> GOAL OF THE EXERCISE:
From the entries below, reproduce exactly the line containing "c_out=a&b|a&ci|b&ci;", the line containing "fa fa0(A[0],B[0],ci,s[0],co[0]);", and every line in between, with nothing added.

(Beginning of SOURCE RECORDS)

[design.v]
module fa(
input a,input b,input ci, output s, output co
);
reg s_out,c_out;
always @(*)
begin
s_out=a^b^ci;
c_out=a&b|a&ci|b&ci;
end
assign s=s_out;
assign co=c_out;
endmodule
module add17bit_2sComp(
   input 		     [16:0]		A,
	input 		     [16:0]		B,
	input 		         		ci,
	output		     [16:0]		calculate_out
);
wire [16:0] s;
wire [16:0] co;
fa fa0(A[0],B[0],ci,s[0],co[0]);
fa fa1(A[1],B[1],co[0],s[1],co[1]);
fa fa2(A[2],B[2],co[1],s[2],co[2]);
fa fa3(A[3],B[3],co[2],s[3],co[3]);
fa fa4(A[4],B[4],co[3],s[4],co[4]);
fa fa5(A[5],B[5],co[4],s[5],co[5]);
fa fa6(A[6],B[6],co[5],s[6],co[6]);
fa fa7(A[7],B[7],co[6],s[7],co[7]);
fa fa8(A[8],B[8],co[7],s[8],co[8]);
fa fa9(A[9],B[9],co[8],s[9],co[9]);
fa fa10(A[10],B[10],co[9],s[10],co[10]);
fa fa11(A[11],B[11],co[10],s[11],co[11]);
fa fa12(A[12],B[12],co[11],s[12],co[12]);
fa fa13(A[13],B[13],co[12],s[13],co[13]);
fa fa14(A[14],B[14],co[13],s[14],co[14]);
fa fa15(A[15],B[15],co[14],s[15],co[15]);
fa fa16(A[16],B[16],co[15],s[16],co[16]);
assign calculate_out[16:0]=s;
endmodule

(End of SOURCE RECORDS)

> RESULT:
c_out=a&b|a&ci|b&ci;
end
assign s=s_out;
assign co=c_out;
endmodule
module add17bit_2sComp(
   input 		     [16:0]		A,
	input 		     [16:0]		B,
	input 		         		ci,
	output		     [16:0]		calculate_out
);
wire [16:0] s;
wire [16:0] co;
fa fa0(A[0],B[0],ci,s[0],co[0]);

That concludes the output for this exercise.